Bagian Kedua Masa Berlakunya Ijin
Pasal 21
(1) Masa berlakunya ijin tebang adalah 15 (lima belas) hari terhitung
sejak tanggal diterbitkannya ijin dimaksud dan dapat diperpanjang apabila diperlukan.
(2) Ijin Usaha sebagaimana dimaksud pada Pasal 16, Pasal 17,
Pasal 18 dan Pasal 19 berlaku selama usaha/industri yang bersangkutan beroperasi.
(3) Beroperasi sebagaimana dimaksud pada ayat (2) apabila usaha/industri berproduksi secara kontinyu, berdasarkan hasil evaluasi yang dilakukan paling sedikit 1 (satu) kali dalam 3 (tiga)

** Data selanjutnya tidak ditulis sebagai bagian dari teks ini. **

This is an optimization exercise on Yosys and OpenROAD, whose aim is small area, a short achievable clock period and few clock cycles per item, not a production implementation. Function was checked by simulation only, so behaviour that the tests miss may differ from the original.

## flow/design.v (module list and top-level ports; edited modules follow where they fit)
// module sstv_tone_alu: 3018 lines
module sstv_tone_alu (
    input  wire        clk,
    input  wire        rst,
    input  wire        in_valid,
    output wire        in_ready,
    input  wire [1:0]  in_op,
    input  wire [31:0] in_a,
    input  wire [37:0] in_b,
    output wire        out_valid,
    input  wire        out_ready,
    output wire [31:0] out_res,
    output wire [37:0] out_n
);
  // ...
==> flow/flow/run.sh <==
#!/bin/bash
# Standard layout, with one netlist clean-up between synthesis and floorplan:
# flow/fapol.py picks the polarity of each full-adder cell so that fewer
# inverters sit between full adders (a full adder is self-dual).  Registers
# and every other cell are left as the standard synthesis made them.
set -euo pipefail
R=orfs/results/${FLOW_PLATFORM}/sstv_tone_alu/base
bash standard.sh synth > synth.log 2>&1
cp "$R/1_2_yosys.v" "$R/1_2_yosys.std.v"
python3 flow/fapol.py "$R/1_2_yosys.std.v" "$R/1_2_yosys.v" > fapol.log 2>&1
rm -f "$R/1_synth.odb" "$R/1_synth.sdc"
bash standard.sh > layout.log 2>&1
==> flow/flow/fapol.py <==
#!/usr/bin/env python3
"""Remove inverters between full adders of a flat sky130hd Yosys netlist.

A full adder is self-dual: FA(~a, ~b, ~c) = (~sum, ~cout).  This script
chooses, for every full-adder cell, whether it computes its signals in true
or complemented form, so that as few inverters as possible are needed, and
rewrites the netlist.  Registers, ports and every other cell are untouched;
the function at every register input and output port is unchanged.

usage: fapol.py IN.v OUT.v
"""
import re
import sys
import collections

src = open(sys.argv[1]).read()

cell_re = re.compile(r'^(\s*)(sky130_fd_sc_hd__\w+)\s+(\S+)\s*\((.*?)\);\n', re.S | re.M)
pin_re = re.compile(r'\.(\w+)\(([^()]*)\)')
OUTP = {'X', 'Y', 'SUM', 'COUT', 'Q', 'Q_N', 'HI', 'LO'}

cells = []
for m in cell_re.finditer(src):
    typ, name, body = m.group(2), m.group(3), m.group(4)
    pins = [(p, n.strip()) for p, n in pin_re.findall(body)]
    cells.append({'type': typ, 'name': name, 'pins': pins, 'span': m.span()})

# module ports
hdr = re.search(r'module\s+\w+\s*\((.*?)\);', src, re.S)
outputs = set()
for m in re.finditer(r'^\s*output\s+(\[\d+:\d+\]\s*)?(\S+)\s*;', src, re.M):
    rng, nm = m.group(1), m.group(2)
    if rng:
        hi, lo = map(int, re.findall(r'\d+', rng))
        for i in range(lo, hi + 1):
            outputs.add(f'{nm}[{i}]')
    else:
        outputs.add(nm)


def esc(n):
    return n + ' ' if n.startswith('\\') else n


def is_inv(c):
    return re.match(r'sky130_fd_sc_hd__(inv|clkinv)_\d+$', c['type']) is not None


def is_fa(c):
    return re.match(r'sky130_fd_sc_hd__fa_\d+$', c['type']) is not None


driver = {}
loads = collections.defaultdict(list)   # net -> [(cell index, pin)]
for ci, c in enumerate(cells):
    for p, n in c['pins']:
        if p in OUTP:
            driver[n] = (ci, p)
        else:
            loads[n].append((ci, p))


def norm(n):
    # "\b_q[23] " style names keep their form; outputs listed as out_res[3]
    return n


# signal classes: follow inverter chains back to a root net
root = {}
par = {}


def find(n):
    if n in root:
        return root[n], par[n]
    d = driver.get(n)
    if d is not None and is_inv(cells[d[0]]):
        a = dict(cells[d[0]]['pins'])['A']
        r, p = find(a)
        root[n], par[n] = r, p ^ 1
    else:
        root[n], par[n] = n, 0
    return root[n], par[n]


allnets = set(driver) | set(loads)
for n in allnets:
    find(n)

# consumers of each class: (kind, cell index or net, pin, required parity w.r.t. root)
cons = collections.defaultdict(list)
for n in allnets:
    r, p = root[n], par[n]
    for ci, pin in loads[n]:
        if is_inv(cells[ci]):
            continue
        cons[r].append((ci, pin, p))
    if n in outputs or ('\\' + n) in outputs or n.replace('\\', '').strip() in outputs:
        cons[r].append((None, n, p))

fa_idx = [ci for ci, c in enumerate(cells) if is_fa(c)]
x = {ci: 0 for ci in fa_idx}
drv_fa = {}
for r in cons:
    d = driver.get(r)
    if d is not None and is_fa(cells[d[0]]):
        drv_fa[r] = d[0]


def need(r):
    f = drv_fa.get(r)
    base = x[f] if f is not None else 0
    for ci, pin, p in cons[r]:
        q = p ^ base ^ (x[ci] if ci is not None and ci in x else 0)
        if q:
            return 1
    return 0


# classes touched by flipping each FA
touch = collections.defaultdict(set)
for r in cons:
    if r in drv_fa:
        touch[drv_fa[r]].add(r)
    for ci, pin, p in cons[r]:
        if ci is not None and ci in x:
            touch[ci].add(r)

before = sum(need(r) for r in cons)
improved = True
rounds = 0
while improved and rounds < 50:
    improved = False
    rounds += 1
    for f in fa_idx:
        cs = touch[f]
        old = sum(need(r) for r in cs)
        x[f] ^= 1
        new = sum(need(r) for r in cs)
        if new < old:
            improved = True
        else:
            x[f] ^= 1
after = sum(need(r) for r in cons)
print(f'inverted classes: {before} -> {after} ({rounds} rounds)', file=sys.stderr)

# ----------------------------------------------------------------------
# rebuild: every class r has a true net (its root name) and, if needed,
# a complement net driven by one inverter.
# ----------------------------------------------------------------------
newcells = []      # (type, name, pins)
compl_name = {}
inv_names = [cells[ci]['name'] for ci, c in enumerate(cells) if is_inv(c)]
inv_types = {}
extra = 0
new_wires = []


def cname(r):
    global extra
    if r not in compl_name:
        extra += 1
        nm = f'_fapol_{extra}_'
        compl_name[r] = nm
        new_wires.append(nm)
    return compl_name[r]


# net that carries (root value ^ q) as seen physically: for a flipped driver
# the driver pin produces root ^ 1
def phys(r, q):
    """name of a net carrying value(root) ^ q"""
    f = drv_fa.get(r)
    flipped = x[f] if f is not None else 0
    # the driver output net carries root ^ flipped.  keep root name on the
    # driver output; if flipped, the name r carries ~value.
    if q == flipped:
        return r
    return cname(r)


pin_map = {}   # (ci, pin) -> new net
for r in cons:
    for ci, pin, p in cons[r]:
        if ci is None:
            continue
        q = p ^ (x[ci] if ci in x else 0)
        pin_map[(ci, pin)] = phys(r, q)

# output ports: they must carry their original value; port net name n
# equals some class member; if the physical net differs, drive the port
# through a buffer-free rename is impossible, so insert an inverter or keep.
port_fix = []
for r in cons:
    for ci, pin, p in cons[r]:
        if ci is None:
            n = pin
            want = phys(r, p)
            if want != n:
                port_fix.append((n, want))

# inverters needed: for each class with a complement net, one inverter
# from the driver net to the complement net
inv_needed = []
for r, nm in compl_name.items():
    inv_needed.append((r, nm))

# now emit: drop all old inverters, re-pin other cells
out = []
last = 0
n_inv = 0
for ci, c in enumerate(cells):
    s, e = c['span']
    out.append(src[last:s])
    last = e
    if is_inv(c):
        continue
    pins = []
    for p, n in c['pins']:
        if p in OUTP:
            pins.append((p, n))
        else:
            pins.append((p, pin_map.get((ci, p), n)))
    ind = re.match(r'\s*', src[s:e]).group(0)
    body = ',\n'.join(f'    .{p}({esc(n)})' for p, n in pins)
    out.append(f'{ind}{c["type"]} {c["name"]} (\n{body}\n  );\n')
tail = src[last:]
# complement nets and their inverters
decl = ''.join(f'  wire {w};\n' for w in new_wires)
invs = ''
k = 0
for r, nm in inv_needed:
    k += 1
    invs += f'  sky130_fd_sc_hd__inv_1 _fapol_inv_{k}_ (\n    .A({esc(r)}),\n    .Y({esc(nm)})\n  );\n'
# ports driven by a complement: the port net name must stay; an output port
# that now would need the other polarity gets an inverter from the class net
for n, want in port_fix:
    raise SystemExit(f'port {n} needs rewiring: not handled')
body = ''.join(out)
m = re.search(r'\n(\s*)wire ', body)
body = body[:m.start() + 1] + decl + body[m.start() + 1:]
body = body + ''
tail = tail.replace('endmodule', invs + 'endmodule', 1)
open(sys.argv[2], 'w').write(body + tail)
print(f'inverters: {len(inv_names)} -> {k}', file=sys.stderr)
==> flow/standard.sh <==
#!/bin/bash
# synth_recipe.tcl (not shown) runs the flow's synth.tcl, then flattens the netlist and writes it again
# the make line also repeats each setting of config.mk as NAME=value (left out here)
make -C /OpenROAD-flow-scripts/flow DESIGN_CONFIG=/design/flow/config.mk WORK_HOME=/design/flow/orfs CLKGATE_MAP_FILE= SYNTH_SCRIPT=/design/flow/synth_recipe.tcl "${@:-finish}"
==> flow/config.mk <==
export PLATFORM = sky130hd
export DESIGN_NAME = sstv_tone_alu
export DESIGN_NICKNAME = sstv_tone_alu
export VERILOG_FILES = /design/flow/design.v
export SDC_FILE = /design/flow/constraint.sdc
export NUM_CORES = 4
export LEC_CHECK = 0
export CAP_MARGIN = 20
export CORE_MARGIN = 2
export CORE_UTILIZATION = 60
export CTS_BUF_LIST = sky130_fd_sc_hd__clkbuf_4 sky130_fd_sc_hd__clkbuf_8
export PLACE_DENSITY = 0.75
export SLEW_MARGIN = 20
==> flow/constraint.sdc <==
create_clock -name core_clock -period 18.0 [get_ports {clk}]
set_input_delay 3.6000 -clock core_clock [delete_from_list [all_inputs] [get_ports {clk}]]
set_output_delay 3.6000 -clock core_clock [all_outputs]
set_load 0.01 [all_outputs]
==> reports/metrics.cfg, run 1 <==
[cells_and_area]
largest_registers = ns1: 40 flops, m2: 39 flops, nc1: 39 flops
largest-register = ns1
n_all_inverters = 309
largest_register_ffs = 40

[grt]
antenna_found_initial = 12
met3_usage_pct = 13.6
grtUsageMet1_pct = 54.0
grt_max_degree = 87

[timing]
max_freq_mhz = 151

[drt]
vias = 31319
detail_route.vias_per_cell = 6.91
first_pass_iters = 8

[placement]
gp_congestion = 1.06
place_inst = 4365

[worst_setup_path]
path_cells = inv_1 > ha_1 > inv_1 > fa_1 > a21o_1 > a21oi_1 > nor2b_1 > o31ai_1 > a21oi_1 > o21ai_2 > buf_4 > mux2_2 > ha_1 > nor2b_1 > o21a_1 > o21a_1 > o211ai_1 > a21oi_1 > o21ai_0 > a31o_2 > o211a_2 > inv_1 > o311ai_0 > o21ai_1
cp_max_fo = 32
reg2reg_depth = 24
cp-end-kind = flip-flop

[status]
status = no timing/DRC/antenna violations

[die]
die_h_um = 264
io-pin-count = 148

[clock_network]
holdBufCountCts = 0
clk_pin_slew_ps = 70

[hold_path]
hold_depth = 0

Testbench counts, summed over its fixed seeds: cycles 5,768, items 4,312.
==> inputs of run 2 (changes only) <==
==> flow/flow/run.sh (replaced) <==
#!/bin/bash
# Standard layout, with two changes:
# - between synthesis and floorplan, flow/fapol.py picks the polarity of each
#   full-adder cell so that fewer inverters sit between full adders (a full
#   adder is self-dual); registers and every other cell are left as the
#   standard synthesis made them;
# - the port buffers are plain buffers (sky130_fd_sc_hd__buf_1) instead of
#   delay buffers.
set -euo pipefail
R=orfs/results/${FLOW_PLATFORM}/sstv_tone_alu/base
bash standard.sh synth > synth.log 2>&1
cp "$R/1_2_yosys.v" "$R/1_2_yosys.std.v"
python3 flow/fapol.py "$R/1_2_yosys.std.v" "$R/1_2_yosys.v" > fapol.log 2>&1
rm -f "$R/1_synth.odb" "$R/1_synth.sdc"
export BUFFER_PORTS_ARGS="-buffer_cell sky130_fd_sc_hd__buf_1"
bash standard.sh > layout.log 2>&1
==> reports/metrics.cfg, run 2 <==
[logic_synthesis]
ys_warn_count = 1  ; unchanged
syn-num-nets = 4282  ; unchanged
netlist_area_um2 = 40600  ; unchanged
synthCells = 3465  ; unchanged
avgSynthCellArea_um2 = 11.7  ; unchanged

[cells_and_area]
final_common_cell = fa_1  ; unchanged
largest_register_ffs = 40  ; unchanged
largest-register = ns1  ; unchanged
layout.cells.most_common_list = fa_1 (502), edfxtp_1 (439), inv_1 (307)  ; was fa_1 (502), edfxtp_1 (439), inv_1 (306)
area_delta_synth_final_pct = 8.73  ; was 10.6%
largest_registers = ns1: 40 flops, m2: 39 flops, nc1: 39 flops  ; unchanged
num-fill-cells = 5036  ; was 4641
drive_gt1_share_pct = 9.26  ; was 9.34%
finalInstanceArea_um2 = 44200  ; was 44900 um2
num-nets-final = 4393  ; was 4400

[grt]
grt_pass1_vias = 30484  ; was 32608
gr-usage-all-layers_pct = 39.9  ; was 44.4%
antenna_found_initial = 5  ; was 12
grt_pass1_wl_um = 201000  ; was 222000 um
grt_max_degree = 146  ; was 87
grt-ovfl-total = 0  ; unchanged

[timing]
finalMaxSlewViolations = 0  ; unchanged
fin_crit_sh_pct = 36.0  ; was 36.8%
setup_violations = 0  ; unchanged
finClkSkew_ps = 69.7  ; was 71.2 ps
maxSlewHeadroom_pct = 14.0  ; was 15.8%
tns_ps = 0  ; unchanged
rsz0062_at_grt = no  ; unchanged
period_minus_slack_ps = 6490  ; was 6620 ps
max_freq_mhz = 154  ; was 151 MHz
final-hold-violation-count = 0  ; unchanged
worst_pin_slew_ps = 1290  ; was 1260 ps
hold_ws_ps = 403  ; was 386 ps

[status]
status = no timing/DRC/antenna violations  ; unchanged

[die]
start_util_pct = 60.5  ; unchanged
rows = 95  ; unchanged
die_h_um = 264  ; unchanged
chipWidth_um = 264  ; unchanged
dieArea_um2 = 69800  ; unchanged
core_area_um2 = 67200  ; unchanged
io-pin-count = 148  ; unchanged

[placement]
dpl.hpwl_um = 105000  ; was 115000 um
postPlaceCellArea_um2 = 42100  ; was 43000 um2
io_buffers = 147  ; unchanged
gp_congestion = 1.05  ; was 1.06

[clock_network]
clkSinkCount = 516  ; unchanged
worst_skew_pair.late_latency_ps = 750  ; was 760 ps
tritoncts = yes  ; unchanged
cts-root-buf = clkbuf_8  ; unchanged
clk_pin_slew_ps = 70  ; about the same
htree_levels = 3  ; unchanged
holdBufCountCts = 0  ; unchanged
cts_resized = 0  ; unchanged
post-cts-setup-buffers = 0  ; unchanged
cts_buffer_depth = 3  ; unchanged
cts_buffers = 87  ; was 86

[drt]
post-route-drc-count = 0  ; unchanged
first_pass_iters = 9  ; was 8
drt_iter0_drc = 4084  ; was 4209
detail_route.vias_per_cell = 6.58  ; was 6.91
detail-route-antenna-nets = 0  ; unchanged
wire_per_inst_um = 30.4  ; was 33.9 um
vias = 29779  ; was 31319
wirelength_um = 138000  ; was 154000 um

[worst_setup_path]
required_ps = 18440  ; about the same
critical_path_class = reg2reg  ; unchanged
startpoint_type = flip-flop  ; unchanged
cp.arrival_ps = 6930  ; was 7050 ps
startpoint = a_q[31]$_DFFE_PP_  ; unchanged
regToRegEndpoint = b_q[25]$_DFFE_PN_  ; unchanged
reg2reg_depth = 24  ; unchanged
crit_path_end = b_q[25]$_DFFE_PN_  ; unchanged
cp_max_fo = 32  ; unchanged
cp-end-kind = flip-flop  ; unchanged
rrSetupSlack_ps = 11510  ; was 11380 ps
rr_startpoint = a_q[31]$_DFFE_PP_  ; unchanged

[flow_run]
drv_cap = 0  ; unchanged

[hold_path]
hp-class = reg2reg  ; unchanged

-- run 2: worst max-delay path: stages (launching register included) --
cell and delay (ps):
edfxtp_1 580, inv_1 120, ha_1 170, inv_1 50, fa_1 400, a21o_1 180
a21oi_1 220, nor2b_1 110, o31ai_1 320, a21oi_1 150, o21ai_2 140, buf_4 310
mux2_2 390, ha_1 310, nor2b_1 160, o21a_1 200, o21a_1 200, o211ai_1 200
a21oi_1 110, o21ai_0 350, a31o_2 210, o211a_2 520, inv_1 270, o311ai_0 420
o21ai_1 90
-- run 2: final cells by class --
cell class | instances | area [um2] | area share [%]
multi-input cells | 2458 | 24100 | 54.6
diodes | 3 | 7.51 | 0.0170
clock buffers | 118 | 1510 | 3.41
clock inverters | 45 | 578 | 1.31
inverters | 309 | 1170 | 2.64
flip-flops and latches | 516 | 14700 | 33.3
repair buffers | 204 | 990 | 2.24
well taps | 873 | 1090 | 2.47
-- run 2: routing by layer --
layer / wire length [um] / vias up / track usage (%)
met5: 38 / - / 0
met4: 9930 / 6 / 22.7
met3: 15200 / 621 / 12.1
met2: 62800 / 1968 / 62.4
met1: 49800 / 14645 / 49.5
li1: - / 12539 / -
-- run 2: worst min path at each step --
stage	start	end	slack [ps]	cells after the start
4_1_cts	m2[7]$_DFFE_PN_	ml3[7]$_DFFE_PN_	400	0
3_5_place_dp	m2[3]$_DFFE_PN_	ml3[3]$_DFFE_PN_	400	0
2_1_floorplan	m2[0]$_SDFFCE_PN0N_	ml3[0]$_DFFE_PN_	400	0
6_report	m2[7]$_DFFE_PN_	ml3[7]$_DFFE_PN_	400	0
3_3_place_gp	m2[7]$_DFFE_PN_	ml3[7]$_DFFE_PN_	400	0
5_1_grt	m2[7]$_DFFE_PN_	ml3[7]$_DFFE_PN_	420	0
-- run 2: metrics by stage --
stage	util (%)	cells	worst slack [ps]
2_1_floorplan	-	3465	7500
3_3_place_gp	62.6	4359	11730
3_5_place_dp	62.6	4359	11590
4_1_cts	65.7	4522	11560
5_1_grt	65.8	4524	11040
6_report	65.8	4526	11510
==> inputs of run 3 (changes only) <==
--- a/flow/flow/run.sh
+++ b/flow/flow/run.sh
@@ -4,6 +4,8 @@
 #   full-adder cell so that fewer inverters sit between full adders (a full
 #   adder is self-dual); registers and every other cell are left as the
 #   standard synthesis made them;
+# - timing repair aims for 11.5 ns of setup slack at the design's 18 ns clock
+#   (the constraints themselves are unchanged);
 # - the port buffers are plain buffers (sky130_fd_sc_hd__buf_1) instead of
 #   delay buffers.
 set -euo pipefail
@@ -12,5 +14,6 @@
 cp "$R/1_2_yosys.v" "$R/1_2_yosys.std.v"
 python3 flow/fapol.py "$R/1_2_yosys.std.v" "$R/1_2_yosys.v" > fapol.log 2>&1
 rm -f "$R/1_synth.odb" "$R/1_synth.sdc"
+export SETUP_SLACK_MARGIN=11.5
 export BUFFER_PORTS_ARGS="-buffer_cell sky130_fd_sc_hd__buf_1"
 bash standard.sh > layout.log 2>&1
==> reports/metrics.cfg, run 3 <==
[drt]
detail-route-antenna-nets = 0  ; unchanged
drt_iter0_drc = 3990  ; was 4084
vias = 29920  ; was 29779
post-route-drc-count = 0  ; unchanged
detail_route.vias_per_cell = 6.59  ; was 6.58
first_pass_iters = 8  ; was 9
wirelength_um = 136000  ; was 138000 um
wire_per_inst_um = 30.0  ; was 30.4 um

[die]
start_util_pct = 60.5  ; unchanged
core_area_um2 = 67200  ; unchanged
rows = 95  ; unchanged
io-pin-count = 148  ; unchanged
die_h_um = 264  ; unchanged
dieArea_um2 = 69800  ; unchanged
chipWidth_um = 264  ; unchanged

[worst_setup_path]
reg2reg_depth = 17  ; was 24
regToRegEndpoint = q3[27]$_DFFE_PN_  ; was b_q[25]$_DFFE_PN_
cp_max_fo = 6  ; was 32
max_stage_delay_ps = 580  ; about the same
rrSetupSlack_ps = 11690  ; was 11510 ps
critical_path_class = reg2reg  ; unchanged
cpMostUsedCell = fa_1
path_cells = inv_1 > fa_1 > fa_1 > fa_1 > fa_1 > fa_1 > ha_1 > a21o_1 > a21oi_2 > a211o_1 > o31a_1 > o31ai_2 > and4_1 > o211a_1 > a31o_1 > or3_1 > and2_1  ; was inv_1 > ha_1 > inv_1 > fa_1 > a21o_1 > a21oi_1 > nor2b_1 > o31ai_1 > a21oi_1 > o21ai_2 > buf_4 > mux2_2 > ha_1 > nor2b_1 > o21a_1 > o21a_1 > o211ai_1 > a21oi_1 > o21ai_0 > a31o_2 > o211a_2 > inv_1 > o311ai_0 > o21ai_1
critPathSlowestCell = fa_1  ; was edfxtp_1
cp.arrival_ps = 6780  ; was 6930 ps
cp-end-kind = flip-flop  ; unchanged
startpoint_type = flip-flop  ; unchanged
rr_startpoint = m2[33]$_DFFE_PN_  ; was a_q[31]$_DFFE_PP_
required_ps = 18470  ; was 18440 ps
cpLargestDelayFamily = adder cells  ; was compound AO/OA/AOI/OAI gates
cp_num_buf_inv = 1  ; was 4

[grt]
gr-usage-all-layers_pct = 39.4  ; was 39.9%
grt_max_degree = 156  ; was 146
antenna_found_initial = 2  ; was 5
grt_pass1_vias = 30334  ; was 30484
grt_pass1_wl_um = 198000  ; was 201000 um
grt-ovfl-total = 0  ; unchanged

[logic_synthesis]
syn-num-nets = 4282  ; unchanged
synthCells = 3465  ; unchanged
netlist_area_um2 = 40600  ; unchanged
avgSynthCellArea_um2 = 11.7  ; unchanged
ys_warn_count = 1  ; unchanged

[cells_and_area]
num-nets-final = 4407  ; was 4393
final_util_pct = 65.7  ; was 65.8%
final-seq-area_um2 = 14700  ; unchanged
final_common_cell = fa_1  ; unchanged
layout.cells.most_common_list = fa_1 (502), edfxtp_1 (439), inv_1 (303)  ; was fa_1 (502), edfxtp_1 (439), inv_1 (307)
largest-register = ns1  ; unchanged
area_delta_synth_final_pct = 8.61  ; was 8.73%
drive_gt1_share_pct = 9.72  ; was 9.26%
largest_register_ffs = 40  ; unchanged
num-fill-cells = 5150  ; was 5036
multi_input_area_um2 = 24100  ; about the same
largest_registers = ns1: 40 flops, m2: 39 flops, nc1: 39 flops  ; unchanged

[placement]
gp_congestion = 1.06  ; was 1.05
place_ws_ps = 11610  ; was 11590 ps
io_buffers = 147  ; unchanged
dpl.hpwl_um = 102000  ; was 105000 um

[timing]
final-hold-violation-count = 0  ; unchanged
max_freq_mhz = 158  ; was 154 MHz
finClkSkew_ps = 62.9  ; was 69.7 ps
finalMaxSlewViolations = 0  ; unchanged
fin_crit_sh_pct = 35.1  ; was 36.0%
worst_pin_slew_ps = 1380  ; was 1290 ps
maxSlewHeadroom_pct = 7.87  ; was 14.0%
period_minus_slack_ps = 6310  ; was 6490 ps
tns_ps = 0  ; unchanged
worst_slack_ps = 11690  ; was 11510 ps
rsz0062_at_grt = no  ; unchanged
setup_violations = 0  ; unchanged

[hold_path]
hold_path_end = ml3[7]$_DFFE_PN_  ; unchanged
hp-class = reg2reg  ; unchanged
hold_depth = 0  ; unchanged
hold_start = m2[7]$_DFFE_PN_  ; unchanged

[clock_network]
cts-root-buf = clkbuf_8  ; unchanged
clkSinkCount = 516  ; unchanged
cts_buffer_depth = 3  ; unchanged
clk_pin_slew_ps = 70  ; about the same
tritoncts = yes  ; unchanged
holdBufCountCts = 0  ; unchanged
cts_buffers = 85  ; was 87
htree_levels = 3  ; unchanged
worst_skew_pair.late_latency_ps = 750  ; about the same

[flow_run]
drv_cap = 0  ; unchanged

[status]
status = no timing/DRC/antenna violations  ; unchanged

-- run 3: changes by cell type in the layout (fill, tap and decap cells not counted), moves of 2 or more --
cell        change
clkbuf_8        -7
inv_1           -4
buf_4          +17
clkinvlp_4      +6
bufinv_16       -5
clkinv_8        -2
a2111oi_0       +2
clkbuf_4        +8
diode_2         -2
-- run 3: worst max-delay path by stage --
stage	from	end	slack, ps	depth (start not counted)
finish	m2[33]$_DFFE_PN_	q3[27]$_DFFE_PN_	11690	17
global route	m2[36]$_DFFE_PN_	q3[27]$_DFFE_PN_	11490	17
CTS	m2[31]$_DFFE_PN_	q3[27]$_DFFE_PN_	11580	17
detailed placement	m2[31]$_DFFE_PN_	q3[27]$_DFFE_PN_	11610	17
global placement	m2[38]$_DFFE_PN_	q3[27]$_DFFE_PN_	11700	17
floorplan	out_ready	n_o[0]$_DFFE_PP_	12210	1
-- run 3: what timing repair did --
action | CTS | global route
endpoints found under the setup margin | 0 | 11
gates resized for setup | 0 | 7
setup buffers | 0 | 14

tahun. (4) Apabila usaha/industri tidak beroperasi selama 1 tahun dikenakan
sanksi pencabutan ijin usaha industrinya.
Bagian Ketiga
Perubahan Komposisi Jenis Produksi, Penurunan Kapasitas Produksi dan Peremajaan Mesin
Pasal 22
(1) Perubahan komposisi jenis produksi dan/atau kapasitas ijin produksi tanpa menambah kebutuhan bahan baku dan jumlah total
kapasitas ijin produksi dapat dilakukan oleh pemegang Ijin Usaha Industri (IUI) dengan mengajukan permohonan kepada Bupati melalui Dinas untuk IUIPHHK dengan kapasitas produksi sampai
dengan 2000 m³ per tahun.
17
(2) Ketentuan lebih lanjut mengenai tata cara dan persyaratan
permohonan sebagaimana dimaksud pada ayat (1), diatur dengan
Peraturan Bupati.
Pasal 23
(1) Penurunan kapasitas ijin produksi dapat dilakukan berdasarkan:
a. usulan pemegang ijin usaha industri; atau
b. hasil evaluasi.
(2) Dalam hal pemegang ijin usaha industri melakukan penurunan
kapasitas ijin produksi sebagaimana dimaksud pada ayat (1), wajib
mengajukan permohonan kepada Bupati melalui Dinas.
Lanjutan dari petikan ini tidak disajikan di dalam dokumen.